The house will now, I guess, be fought over between the fisc and the bank; we will still be in debt to one or the other to more than the value of our assets, which is the definition of being bankrupt. But more important was the deteriorating state of family relationships, as my wife struggled to keep the ship afloat while I unhelpfully - in a household where we both live and work together, 24 hours a day in each other's pockets - retreated into myself and into the 1024x768 bright dots that sit between me and you. In January we realised that the situation really had become unsustainable, and that the two of us were both spiralling into what to our admittedly amateur eyes looked like clinical depression. So we're going back to Blighty, somewhere where there are old friends and new ones, networks of people who are at least a bit like us, and systems we understand, and a clean start. It will not be easy but it will be better.

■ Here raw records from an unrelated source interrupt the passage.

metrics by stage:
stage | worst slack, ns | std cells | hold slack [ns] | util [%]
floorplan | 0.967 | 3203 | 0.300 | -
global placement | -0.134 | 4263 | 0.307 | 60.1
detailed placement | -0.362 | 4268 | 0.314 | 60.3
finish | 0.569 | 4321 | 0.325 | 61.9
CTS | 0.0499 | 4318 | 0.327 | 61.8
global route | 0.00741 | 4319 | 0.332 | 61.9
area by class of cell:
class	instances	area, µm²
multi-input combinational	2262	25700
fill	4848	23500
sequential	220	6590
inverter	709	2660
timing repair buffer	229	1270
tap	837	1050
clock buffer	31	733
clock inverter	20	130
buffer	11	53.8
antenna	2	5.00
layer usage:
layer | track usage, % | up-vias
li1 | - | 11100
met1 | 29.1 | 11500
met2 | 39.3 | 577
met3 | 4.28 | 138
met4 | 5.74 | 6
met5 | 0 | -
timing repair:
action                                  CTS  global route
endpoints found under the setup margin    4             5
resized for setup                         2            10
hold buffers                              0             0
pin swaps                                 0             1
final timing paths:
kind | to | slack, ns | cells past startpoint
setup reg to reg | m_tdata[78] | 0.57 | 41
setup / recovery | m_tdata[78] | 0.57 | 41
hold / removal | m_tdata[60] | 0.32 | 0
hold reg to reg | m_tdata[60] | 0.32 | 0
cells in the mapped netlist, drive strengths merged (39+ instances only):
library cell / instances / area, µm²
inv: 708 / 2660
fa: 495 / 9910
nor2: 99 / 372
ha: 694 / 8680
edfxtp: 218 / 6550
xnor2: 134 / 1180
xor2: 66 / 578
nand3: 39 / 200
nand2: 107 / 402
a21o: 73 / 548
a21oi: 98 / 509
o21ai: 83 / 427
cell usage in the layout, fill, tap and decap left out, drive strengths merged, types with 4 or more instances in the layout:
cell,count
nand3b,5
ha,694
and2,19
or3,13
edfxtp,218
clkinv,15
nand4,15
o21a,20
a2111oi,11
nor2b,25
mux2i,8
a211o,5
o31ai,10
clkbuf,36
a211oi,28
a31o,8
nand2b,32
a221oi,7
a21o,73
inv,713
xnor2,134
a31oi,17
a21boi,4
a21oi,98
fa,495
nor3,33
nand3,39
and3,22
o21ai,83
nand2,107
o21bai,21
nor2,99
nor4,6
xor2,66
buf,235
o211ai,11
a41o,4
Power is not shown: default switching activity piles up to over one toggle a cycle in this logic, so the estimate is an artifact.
$ cat config.mk
export PLATFORM = sky130hd
export DESIGN_NAME = shell_command_lexer_core_flat
export DESIGN_NICKNAME = d
export VERILOG_FILES = /design/src/rtl/slx_pkg.sv /design/src/rtl/slx_in_if.sv /design/src/rtl/slx_out_if.sv /design/src/rtl/slx_front.sv /design/src/rtl/slx_queue.sv /design/src/rtl/slx_back.sv /design/src/rtl/shell_command_lexer_core.sv /design/src/flat_wrapper.sv
export SDC_FILE = /design/constraint.sdc
export NUM_CORES = 1
export LEC_CHECK = 0
export ABC_AREA = 1
export BUFFER_PORTS_ARGS = -buffer_cell sky130_fd_sc_hd__buf_2
export CORE_ASPECT_RATIO = 1.2
export CORE_MARGIN = 10
export CORE_UTILIZATION = 46
export DETAILED_ROUTE_END_ITERATION = 10
export SLEW_MARGIN = 20
export SYNTH_ARGS = -nofsm -noshare
export SYNTH_HDL_FRONTEND = slang
export SYNTH_SLANG_ARGS = --single-unit
$ cat constraint.sdc
create_clock -name clk -period 9.46 [get_ports clk]
set_clock_uncertainty 0.2 [all_clocks]
set_input_delay 2.365 -clock clk [delete_from_list [all_inputs] [get_ports clk]]
set_output_delay 2.365 -clock clk [all_outputs]
set_load 0.02 [all_outputs]
$ cat src/rtl/slx_pkg.sv
// Shared types and constants for the shell command lexer.
// Depends on nothing; the front end, queue, back end and top level import it.
package slx_pkg;

  // Result kinds on the event channel
  localparam logic [2:0] K_BYTE   = 3'd0;
  localparam logic [2:0] K_WEND   = 3'd1;
  localparam logic [2:0] K_PIPE   = 3'd2;
  localparam logic [2:0] K_TRUNC  = 3'd3;
  localparam logic [2:0] K_APPEND = 3'd4;
  localparam logic [2:0] K_LINE   = 3'd5;
  localparam logic [2:0] K_INPUT  = 3'd6;

  // Bytes with a meaning to the lexer
  localparam logic [7:0] CH_SPACE = 8'h20;
  localparam logic [7:0] CH_PIPE  = 8'h7C;
  localparam logic [7:0] CH_GT    = 8'h3E;
  localparam logic [7:0] CH_HASH  = 8'h23;
  localparam logic [7:0] CH_NL    = 8'h0A;
  localparam logic [7:0] CH_DQ    = 8'h22;
  localparam logic [7:0] CH_SQ    = 8'h27;
  localparam logic [7:0] CH_BSL   = 8'h5C;
  localparam logic [7:0] CH_TAB   = 8'h09;
  localparam logic [7:0] CH_CR    = 8'h0D;

  // One result
  typedef struct packed {
    logic [2:0] kind;
    logic [7:0] data;
  } event_t;

  // All results of one item; an item with no result is never queued
  typedef struct packed {
    logic   two;   // second event is valid
    event_t ev0;
    event_t ev1;
  } entry_t;

endpackage

$ cat src/rtl/slx_in_if.sv
// Input channel of the lexer: one byte or an end-of-input mark per item.
// Stand-alone; no package needed.
interface slx_in_if;
  logic       valid;
  logic       ready;
  logic [7:0] char_in;
  logic       end_of_input;

  modport source (output valid, output char_in, output end_of_input, input ready);
  modport sink   (input valid, input char_in, input end_of_input, output ready);
endinterface

$ cat src/rtl/slx_out_if.sv
// Output channel of the lexer: one event per item.
// Stand-alone; no package needed.
interface slx_out_if;
  logic       valid;
  logic       ready;
  logic [2:0] event_kind;
  logic [7:0] word_byte;
  logic       last_of_run;

  modport source (output valid, output event_kind, output word_byte, output last_of_run,
                  input ready);
  modport sink   (input valid, input event_kind, input word_byte, input last_of_run,
                  output ready);
endinterface

$ cat src/rtl/slx_front.sv
// Front end: accepts input items, runs the lexer state and classifies each
// item into zero, one or two events. Depends on slx_pkg and slx_in_if.
module slx_front (
  input  logic           clk,
  input  logic           rst,
  slx_in_if.sink         chars,
  input  logic           q_full,
  output logic           push,
  output slx_pkg::entry_t push_entry
);
  import slx_pkg::*;

  localparam logic [3:0] M_SKIP    = 4'd0;
  localparam logic [3:0] M_WORD    = 4'd1;
  localparam logic [3:0] M_ESC     = 4'd2;
  localparam logic [3:0] M_SQ      = 4'd3;
  localparam logic [3:0] M_DQ      = 4'd4;
  localparam logic [3:0] M_SQ_ESC  = 4'd5;
  localparam logic [3:0] M_DQ_ESC  = 4'd6;
  localparam logic [3:0] M_REDIR   = 4'd7;
  localparam logic [3:0] M_COMMENT = 4'd8;

  logic [3:0] mode, mode_next;
  logic       word_open, word_open_next;
  logic [1:0] n;
  event_t     evs [2];
  logic       fire;
  logic [7:0] c;
  logic [7:0] q;

  assign chars.ready = !q_full;
  assign fire        = chars.valid && !q_full;
  assign c           = chars.char_in;

  always_comb begin
    mode_next      = mode;
    word_open_next = word_open;
    n              = 2'd0;
    evs[0]         = '0;
    evs[1]         = '0;
    q              = (mode == M_SQ_ESC) ? CH_SQ : CH_DQ;
    if (chars.end_of_input) begin
      if (mode == M_REDIR) begin
        evs[n[0]] = '{kind: K_TRUNC, data: 8'd0};
        n = n + 2'd1;
      end
      if (word_open_next) begin
        evs[n[0]] = '{kind: K_WEND, data: 8'd0};
        n = n + 2'd1;
        word_open_next = 1'b0;
      end
      evs[n[0]] = '{kind: K_INPUT, data: 8'd0};
      n = n + 2'd1;
      mode_next = M_SKIP;
    end else begin
      unique case (mode)
        M_ESC: begin
          // tab, newline, VT, FF and CR are dropped; backslash-newline continues
          if (!(c >= CH_TAB && c <= CH_CR)) begin
            evs[0] = '{kind: K_BYTE, data: c};
            n = 2'd1;
            word_open_next = 1'b1;
          end
          mode_next = M_WORD;
        end
        M_SQ, M_DQ: begin
          if (c == CH_BSL) begin
            mode_next = (mode == M_SQ) ? M_SQ_ESC : M_DQ_ESC;
          end else if (c == ((mode == M_SQ) ? CH_SQ : CH_DQ)) begin
            mode_next = M_WORD;
          end else begin
            evs[0] = '{kind: K_BYTE, data: c};
            n = 2'd1;
            word_open_next = 1'b1;
          end
        end
        M_SQ_ESC, M_DQ_ESC: begin
          if (c == CH_BSL || c == q) begin
            evs[0] = '{kind: K_BYTE, data: c};
            n = 2'd1;
            word_open_next = 1'b1;
          end else if (c != CH_NL) begin
            evs[0] = '{kind: K_BYTE, data: CH_BSL};
            evs[1] = '{kind: K_BYTE, data: c};
            n = 2'd2;
            word_open_next = 1'b1;
          end
          mode_next = (mode == M_SQ_ESC) ? M_SQ : M_DQ;
        end
        M_REDIR: begin
          if (c == CH_GT) begin
            evs[0] = '{kind: K_APPEND, data: 8'd0};
            n = 2'd1;
            mode_next = M_SKIP;
          end else begin
            evs[0] = '{kind: K_TRUNC, data: 8'd0};
            n = 2'd1;
            if (c == CH_SPACE) begin
              mode_next = M_SKIP;
            end else begin
              evs[1] = '{kind: K_BYTE, data: c};
              n = 2'd2;
              word_open_next = 1'b1;
              mode_next = M_WORD;
            end
          end
        end
        M_COMMENT: begin
          if (c == CH_NL) begin
            evs[0] = '{kind: K_LINE, data: 8'd0};
            n = 2'd1;
            mode_next = M_SKIP;
          end
        end
        default: begin
          // skip-spaces and in-word modes; unused codes behave the same
          case (c)
            CH_SPACE, CH_PIPE, CH_GT, CH_HASH, CH_NL: begin
              if (word_open_next) begin
                evs[0] = '{kind: K_WEND, data: 8'd0};
                n = 2'd1;
                word_open_next = 1'b0;
              end
              if (c == CH_PIPE) begin
                evs[n[0]] = '{kind: K_PIPE, data: 8'd0};
                n = n + 2'd1;
              end else if (c == CH_NL) begin
                evs[n[0]] = '{kind: K_LINE, data: 8'd0};
                n = n + 2'd1;
              end
              if (c == CH_GT) begin
                mode_next = M_REDIR;
              end else if (c == CH_HASH) begin
                mode_next = M_COMMENT;
              end else begin
                mode_next = M_SKIP;
              end
            end
            CH_SQ:  mode_next = M_SQ;
            CH_DQ:  mode_next = M_DQ;
            CH_BSL: mode_next = M_ESC;
            default: begin
              evs[0] = '{kind: K_BYTE, data: c};
              n = 2'd1;
              word_open_next = 1'b1;
              mode_next = M_WORD;
            end
          endcase
        end
      endcase
    end
  end

  assign push           = fire && (n != 2'd0);
  assign push_entry.two = n[1];
  assign push_entry.ev0 = evs[0];
  assign push_entry.ev1 = evs[1];

  always_ff @(posedge clk) begin
    if (rst) begin
      mode      <= M_SKIP;
      word_open <= 1'b0;
    end else if (fire) begin
      mode      <= mode_next;
      word_open <= word_open_next;
    end
  end

endmodule

$ cat src/rtl/slx_queue.sv
// Short queue of event bundles between front and back end.
// Depends on slx_pkg.
module slx_queue #(
  parameter int DEPTH = 4
) (
  input  logic            clk,
  input  logic            rst,
  input  logic            push,
  input  slx_pkg::entry_t push_entry,
  input  logic            pop,
  output logic            full,
  output logic            not_empty,
  output slx_pkg::entry_t head
);
  import slx_pkg::*;

  localparam int PW = (DEPTH > 1) ? $clog2(DEPTH) : 1;
  localparam int CW = $clog2(DEPTH + 1);
  localparam logic [PW-1:0] LAST_PTR = PW'(DEPTH - 1);
  localparam logic [CW-1:0] FULL_CNT = CW'(DEPTH);

  entry_t        mem [DEPTH];
  logic [PW-1:0] wr_ptr, rd_ptr;
  logic [CW-1:0] count;
  logic          do_pop;

  assign full      = (count == FULL_CNT);
  assign not_empty = (count != '0);
  assign head      = mem[rd_ptr];
  assign do_pop    = pop && not_empty;

  always_ff @(posedge clk) begin
    if (push) begin
      mem[wr_ptr] <= push_entry;
    end
  end

  always_ff @(posedge clk) begin
    if (rst) begin
      wr_ptr <= '0;
      rd_ptr <= '0;
      count  <= '0;
    end else begin
      if (push) begin
        wr_ptr <= (wr_ptr == LAST_PTR) ? '0 : wr_ptr + 1'b1;
      end
      if (do_pop) begin
        rd_ptr <= (rd_ptr == LAST_PTR) ? '0 : rd_ptr + 1'b1;
      end
      if (push && !do_pop) begin
        count <= count + 1'b1;
      end else if (!push && do_pop) begin
        count <= count - 1'b1;
      end
    end
  end

endmodule

$ cat src/rtl/slx_back.sv
// Back end: drains queued bundles into the output register, one event a
// cycle while the output is not stalled. Depends on slx_pkg and slx_out_if.
module slx_back (
  input  logic            clk,
  input  logic            rst,
  input  logic            head_valid,
  input  slx_pkg::entry_t head,
  output logic            pop,
  slx_out_if.source       events
);
  import slx_pkg::*;

  logic   phase;   // 1 while the second event of the head is due
  logic   load;
  logic   is_last;
  event_t cur;

  assign load    = head_valid && (!events.valid || events.ready);
  assign is_last = phase || !head.two;
  assign cur     = phase ? head.ev1 : head.ev0;
  assign pop     = load && is_last;

  always_ff @(posedge clk) begin
    if (rst) begin
      events.valid <= 1'b0;
      phase        <= 1'b0;
    end else begin
      if (load) begin
        events.valid <= 1'b1;
        phase        <= !is_last;
      end else if (events.ready) begin
        events.valid <= 1'b0;
      end
    end
  end

  always_ff @(posedge clk) begin
    if (load) begin
      events.event_kind  <= cur.kind;
      events.word_byte   <= cur.data;
      events.last_of_run <= is_last;
    end
  end

endmodule

$ cat src/rtl/shell_command_lexer_core.sv
// Top level of the shell command lexer: front end, bundle queue, back end.
// Depends on slx_pkg, slx_in_if, slx_out_if, slx_front, slx_queue, slx_back.
//
// Usage
//   chars  : one item per command-line byte (char_in), or an end-of-input
//            mark (end_of_input = 1, char_in ignored). valid/ready handshake.
//   events : one item per lexer event: word byte, word end, pipe, redirect
//            truncate, redirect append, line end, input end. last_of_run
//            marks the final event caused by one input item.
//   An input item yields zero, one or two events. Items yielding none
//   (quotes, backslash, skipped spaces, comment bytes) leave no trace.
// Timing
//   An accepted item is written into the queue; its first event is loaded
//   from the queue head into the output register once the output is free.
//   The back end sends one event per cycle while the output is not stalled,
//   and the input is taken every cycle while the queue has room.
// Stalls and reset
//   A stalled output holds its event; the front end keeps accepting until the
//   QUEUE_DEPTH-entry queue fills, then drops chars.ready.
//   Synchronous reset empties the queue, drops events.valid and puts the
//   lexer in skip-spaces mode with no word open.
module shell_command_lexer_core #(
  parameter int QUEUE_DEPTH = 4
) (
  input  logic      clk,
  input  logic      rst,
  slx_in_if.sink    chars,
  slx_out_if.source events
);
  import slx_pkg::*;

  logic   push, pop, q_full, q_not_empty;
  entry_t push_entry, head;

  // Lexer state and classification
  slx_front u_front (
    .clk        (clk),
    .rst        (rst),
    .chars      (chars),
    .q_full     (q_full),
    .push       (push),
    .push_entry (push_entry)
  );

  // Bundles of one or two events per item
  slx_queue #(
    .DEPTH (QUEUE_DEPTH)
  ) u_queue (
    .clk        (clk),
    .rst        (rst),
    .push       (push),
    .push_entry (push_entry),
    .pop        (pop),
    .full       (q_full),
    .not_empty  (q_not_empty),
    .head       (head)
  );

  // Serialise bundles onto the event channel
  slx_back u_back (
    .clk        (clk),
    .rst        (rst),
    .head_valid (q_not_empty),
    .head       (head),
    .pop        (pop),
    .events     (events)
  );

endmodule
$ cat src/flat_wrapper.sv
// flat-port wrapper written by rule: the top's interface ports become plain ports
module shell_command_lexer_core_flat import slx_pkg::*;
#(
  parameter int QUEUE_DEPTH = 4
)
  (clk, rst, chars_valid, chars_char_in, chars_end_of_input, chars_ready, events_valid, events_event_kind, events_word_byte, events_last_of_run, events_ready);
  slx_in_if chars_i ();
  slx_out_if events_i ();
  input  logic clk;
  input  logic rst;
  input wire logic [$bits(chars_i.valid)-1:0] chars_valid;
  input wire logic [$bits(chars_i.char_in)-1:0] chars_char_in;
  input wire logic [$bits(chars_i.end_of_input)-1:0] chars_end_of_input;
  output wire logic [$bits(chars_i.ready)-1:0] chars_ready;
  output wire logic [$bits(events_i.valid)-1:0] events_valid;
  output wire logic [$bits(events_i.event_kind)-1:0] events_event_kind;
  output wire logic [$bits(events_i.word_byte)-1:0] events_word_byte;
  output wire logic [$bits(events_i.last_of_run)-1:0] events_last_of_run;
  input wire logic [$bits(events_i.ready)-1:0] events_ready;
  assign chars_i.valid = chars_valid;
  assign chars_i.char_in = chars_char_in;
  assign chars_i.end_of_input = chars_end_of_input;
  assign chars_ready = chars_i.ready;
  assign events_valid = events_i.valid;
  assign events_event_kind = events_i.event_kind;
  assign events_word_byte = events_i.word_byte;
  assign events_last_of_run = events_i.last_of_run;
  assign events_i.ready = events_ready;
  shell_command_lexer_core #(.QUEUE_DEPTH(QUEUE_DEPTH)) u_core (.clk(clk), .rst(rst), .chars(chars_i), .events(events_i));
endmodule
==> impl_results.md <==
- Run status: completed
- Largest fanout on the critical path: 6
- Clock Path Buffers: 2
- Syn Nets: roughly 600
- Mux contribution to synthesized area: 0%
- Critical path endpoint category: flip-flop
- Pre-CTS setup slack: 4.238 ns
- Post-layout min period: approximately 4.8 ns
- Die width: about 120 um
- RSZ-0062 raised after global routing: no
- Critical path's top delay family: adder cells
- Cell mode on critical path: inv_1
- Avg Cell Area, Syn: about 9.9 um^2
- Worst rel slew slack: between 30% and 40%
- CP max-delay cell: fa_1
- Placed Area: 6047 um^2
- Seq/Total Area, Yosys: 60.01%
- Fin util: 54.27%
- Vias per inst: 5.286
- Area delta synth->final: 15.07%
- #FFs+latches synth: 120
- Pwr per Cell Area: between 200 and 300 nW/um^2
- Hold Path Depth: 2
- Initial Util: between 40 and 50%
- Clock-pin slew on the worst setup and hold paths: about 0.06 ns
- H-tree depth: 4
- Clk Latency, worst-skew pair: roughly 0.4 ns
- Pleak: approximately 2.7 nW
- Largest net degree at the start of global routing: between 40 and 50
- Most frequent cells in the layout: 112 x nor2_1, 104 x edfxtp_1, 75 x nand2_1
- Total Routing Usage GR: between 10% and 20%
- DR iter-0 viols: approximately 370
- Clock Root Buffer: clkbuf_16
- Startpoint type of the worst setup path: input port
- CTS hold repair buffers: 0
- Ys async rst share: 0%
- FILL cells: 1100
- Worst r2r path cells: 17
- Post-DP HPWL: between 8 and 9 mm
- Post-route cell area: 6603 um^2
- Die Ht: ~140 um
- Setup TNS Final: 0 ns
- Post-Syn Area: roughly 5700 um^2
- Post_cts resized: 0
- Top FF cell, synth: edfxtp_1
- Antenna Violating Nets Remaining: 0
- Die Area: 17360 um^2
- Clock sinks: 120
- Final WS setup: about 4.7 ns
- DR WL/cell: around 17 um
- Crit path cell chain: buf_2 -> inv_1 -> nand2_1 -> nor2_2 -> nand2_4 -> ha_1 -> o21ai_1 -> inv_1 -> nand2_2 -> nand3_2 -> nand2_1 -> nand2_1 -> nand2_2 -> nand2_4 -> nand2_4 -> inv_1 -> ha_1 -> inv_1 -> fa_1 -> o21ai_0 -> a21oi_1
- Number of setup buffers added after CTS: 0
- Cell variety after synth: 39
- CP Class: input port to flip-flop
- Final Hold Viols: 0
- Via count: 4171
- Xor/xnor share of the synthesized area: 0%
- Post-Route WL: 13.08 mm
- Fin crit share: 50.70%
- Hold Path Sink: u_core.u_front.mode[0]
- Max Fclk: around 210 MHz
- Final Slew Violations: 0
- Diode count: 0
- Worst Path Required: 9.55 ns
- CP Data Arrival Time: 4.89 ns
- Nets: ~640
- DRC: 0
- Share of cells above drive strength 1: between 10% and 20%
- R2R Path Start: u_core.u_front.mode[1]
- Worst-Margin Slew: between 0.9 and 1 ns
- Num CTS Buffers: 17
- TritonRoute pass-1 iters: 4
- Global placement routability congestion: slightly above 0.9
- I/O pins: 27
- CP Buf/Inv Count: 5
- Min-delay worst type: flip-flop to flip-flop
- Initial antenna violation count: 0
- RR Endpoint: u_core.u_queue.count[2]
- Largest family of logic cells by synthesized area: simple AND/OR/NAND/NOR gates
- Synth Area in Compound Gates: between 10% and 20%
- EDFF count, synth: between 100 and 150
- Vias in the first global route: between 4000 and 5000
- Row cnt: 44
- Synth Area in Adders: 2.966%
- Gate count after technology mapping: 580
- Setup Viol. Count Final: 0
- Crit-path max cell delay: approximately 0.42 ns
- R2R Setup Slk: 6.19 ns
- Most common cell after layout, fill and taps aside: nor2_1
- CTS tree: done
- Core area: around 12000 um^2
- Startpoint of the worst hold path: u_core.u_front.mode[0]
- First-pass GRT wire length: 21.12 mm
- YS warnings: 0
- VDD IR-drop max: roughly 0.11 mV
- Buffers on Ports: 26
- Remaining Overflow, GRT: 0
- Max Cap Viol: 0
- Post-Synth Simple-Gate Area: 20.28%
cell usage after synthesis (2+ instances only):
cell type | instances | share of area, %
nor2_1 | 112 | 7.3
edfxtp_1 | 104 | 54
nand2_1 | 75 | 4.9
o21ai_0 | 62 | 5.4
inv_1 | 49 | 3.2
a21oi_1 | 20 | 1.7
nand3_1 | 17 | 1.5
dfxtp_1 | 16 | 5.6
clkbuf_1 | 14 | 0.92
a31oi_1 | 12 | 1.3
ha_1 | 12 | 2.6
o22ai_1 | 12 | 1.3
nor3_1 | 11 | 0.96
nand2_2 | 8 | 0.87
nand2_4 | 8 | 1.6
nor2_2 | 8 | 0.87
inv_2 | 7 | 0.46
nand4_1 | 7 | 0.76
nand3_2 | 2 | 0.35
nand3b_1 | 2 | 0.26
nor2_4 | 2 | 0.39
o311ai_1 | 2 | 0.31
o31ai_1 | 2 | 0.26
worst max-delay path by stage:
stage	cells past startpoint	slack [ns]	startpoint	end
finish	21	4.66	chars_char_in[5]	u_core.u_queue.count[1]
CTS	21	4.67	chars_char_in[4]	u_core.u_queue.count[1]
detailed placement	21	4.24	chars_char_in[4]	u_core.u_queue.count[1]
floorplan	20	4.62	chars_char_in[0]	u_core.u_queue.count[1]
global placement	21	4.33	chars_char_in[0]	u_core.u_queue.count[1]
global route	22	4.36	chars_char_in[4]	u_core.u_queue.count[2]
registers in the layout, summed over array words and instances, names as in the netlist, named ones only:
| signal | flops |
|---|---|
| u_core.u_back.events.word_byte | 8 |
| u_core.u_back.phase | 1 |
| u_core.u_queue.mem | 92 |
| u_core.u_back.events.last_of_run | 1 |
| u_core.u_front.word_open | 1 |
| u_core.u_front.mode | 4 |
| u_core.u_queue.count | 3 |
| u_core.u_back.events.event_kind | 3 |
| u_core.u_queue.rd_ptr | 2 |
| u_core.u_queue.wr_ptr | 2 |
| u_core.u_back.events.valid | 1 |
metrics by stage:
stage | power [W] | cells | hold slack [ns]
floorplan | 0.001106 | 580 | 0.2584
global placement | 0.001255 | 757 | 0.2887
finish | 0.001841 | 789 | 0.3066
CTS | 0.001860 | 789 | 0.3085
detailed placement | 0.001267 | 757 | 0.3009
global route | 0.001953 | 789 | 0.3399
final cells by class:
type / instances / area, um^2 / area share [%]
clock buffer: 18 / 429.2 / 6.500
timing repair buffer: 33 / 182.7 / 2.767
tap: 161 / 201.4 / 3.051
clock inverter: 14 / 126.4 / 1.914
inverter: 58 / 222.7 / 3.373
multi-input combinational: 385 / 1997 / 30.24
sequential: 120 / 3443 / 52.15
worst min-delay path, stage by stage (launching register included):
cell     delay [ns]
dfxtp_1        0.33
nand2_1        0.07
a21oi_1        0.06
per-layer routing:
layer	GRT usage (%)	share of wire (%)	wire (um)	vias up
li1	-	-	-	2074
met1	17.81	42	5474	1981
met2	26.96	52	6769	97
met3	3.057	4.3	567	19
met4	7.228	2.0	263	0
met5	0	0	0	-
cells by family (layout without fill, tap and decap cells):
kind of cell | count (synthesis) | after routing
simple gates | 254 | 254
compound gates | 118 | 118
fa+ha+maj | 13 | 13
flops | 120 | 120
buf+inv | 75 | 123
where the power goes:
group          internal, W  total, W  leakage [nW]  switching (W)
Sequential        0.000696  0.000722          1.13      0.0000268
Clock             0.000361  0.000591         0.259       0.000230
Combinational     0.000157  0.000528          1.29       0.000370
Total              0.00121   0.00184          2.67       0.000627
Power figures use the tool's default switching activity.
[src/flt_pkg.sv]
// Shared types and constants for the fault-line terrain update block.
// Used by flt_cfg, flt_store, flt_ctrl and the top level; no dependencies.
package flt_pkg;

	localparam int HEIGHT_W = 24;
	localparam int DISP_W   = 10;
	localparam int COORD_W  = 7;
	localparam int CNT_W    = 8;

	localparam logic [HEIGHT_W-1:0] HEIGHT_TOP = '1;

	typedef enum logic [1:0] {
		OP_FAULT = 2'd0,
		OP_READ  = 2'd1,
		OP_CLEAR = 2'd2,
		OP_NOP   = 2'd3
	} op_t;

	typedef enum logic [1:0] {
		REG_ROWS   = 2'd0,
		REG_COLS   = 2'd1,
		REG_MSTART = 2'd2
	} reg_idx_t;

	typedef enum logic [3:0] {
		ST_IDLE,
		ST_SWEEP,
		ST_SETUP_A,
		ST_SETUP_B,
		ST_SCAN,
		ST_DRAIN_A,
		ST_DRAIN_B,
		ST_READ,
		ST_FINISH
	} state_t;

	// per-cycle command from the sequencer to the height store
	typedef struct packed {
		logic visit;     // read-modify-write of one cell
		logic rise;      // cell lies on the positive side of the line
		logic clear_wr;  // write zero at the address
		logic load_max;  // running max <= configured start value
	} cmd_t;

endpackage
===== src/flt_pkg.sv =====
// Shared types and constants for the fault-line terrain update block.
// Used by flt_cfg, flt_store, flt_ctrl and the top level; no dependencies.
package flt_pkg;

	localparam int HEIGHT_W = 24;
	localparam int DISP_W   = 10;
	localparam int COORD_W  = 7;
	localparam int CNT_W    = 8;

	localparam logic [HEIGHT_W-1:0] HEIGHT_TOP = '1;

	typedef enum logic [1:0] {
		OP_FAULT = 2'd0,
		OP_READ  = 2'd1,
		OP_CLEAR = 2'd2,
		OP_NOP   = 2'd3
	} op_t;

	typedef enum logic [1:0] {
		REG_ROWS   = 2'd0,
		REG_COLS   = 2'd1,
		REG_MSTART = 2'd2
	} reg_idx_t;

	typedef enum logic [3:0] {
		ST_IDLE,
		ST_SWEEP,
		ST_SETUP_A,
		ST_SETUP_B,
		ST_SCAN,
		ST_DRAIN_A,
		ST_DRAIN_B,
		ST_READ,
		ST_FINISH
	} state_t;

	// per-cycle command from the sequencer to the height store
	typedef struct packed {
		logic visit;     // read-modify-write of one cell
		logic rise;      // cell lies on the positive side of the line
		logic clear_wr;  // write zero at the address
		logic load_max;  // running max <= configured start value
	} cmd_t;

endpackage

Some of you out there who have been party to my mid-life crisis peregrinations over the last couple of months will be aware that the story is of course not quite that simple, but that is the gist of it. My elder son, aged 7, has already started at his new school, taught in English for the first time by someone other than his parents, but his French will I think always be better than mine; I hope I can help him keep in contact with the friends that he has here. His brother is in good hands. The new house has a little riding school at the back, and fitted carpets in that peculiarly obsessive British way that will undoubtedly be getting muddy already (priority item: vacuum cleaner), and plumbing that has undoubtedly been repaired since the war and walls that have probably never been damaged by shelling. I will no longer have the excuse of being a foreigner. There are many things about Belgium that I shall miss, but they seem to have got, if not fewer, less important by and by.

I'm on my way home. Maybe I'll see you there.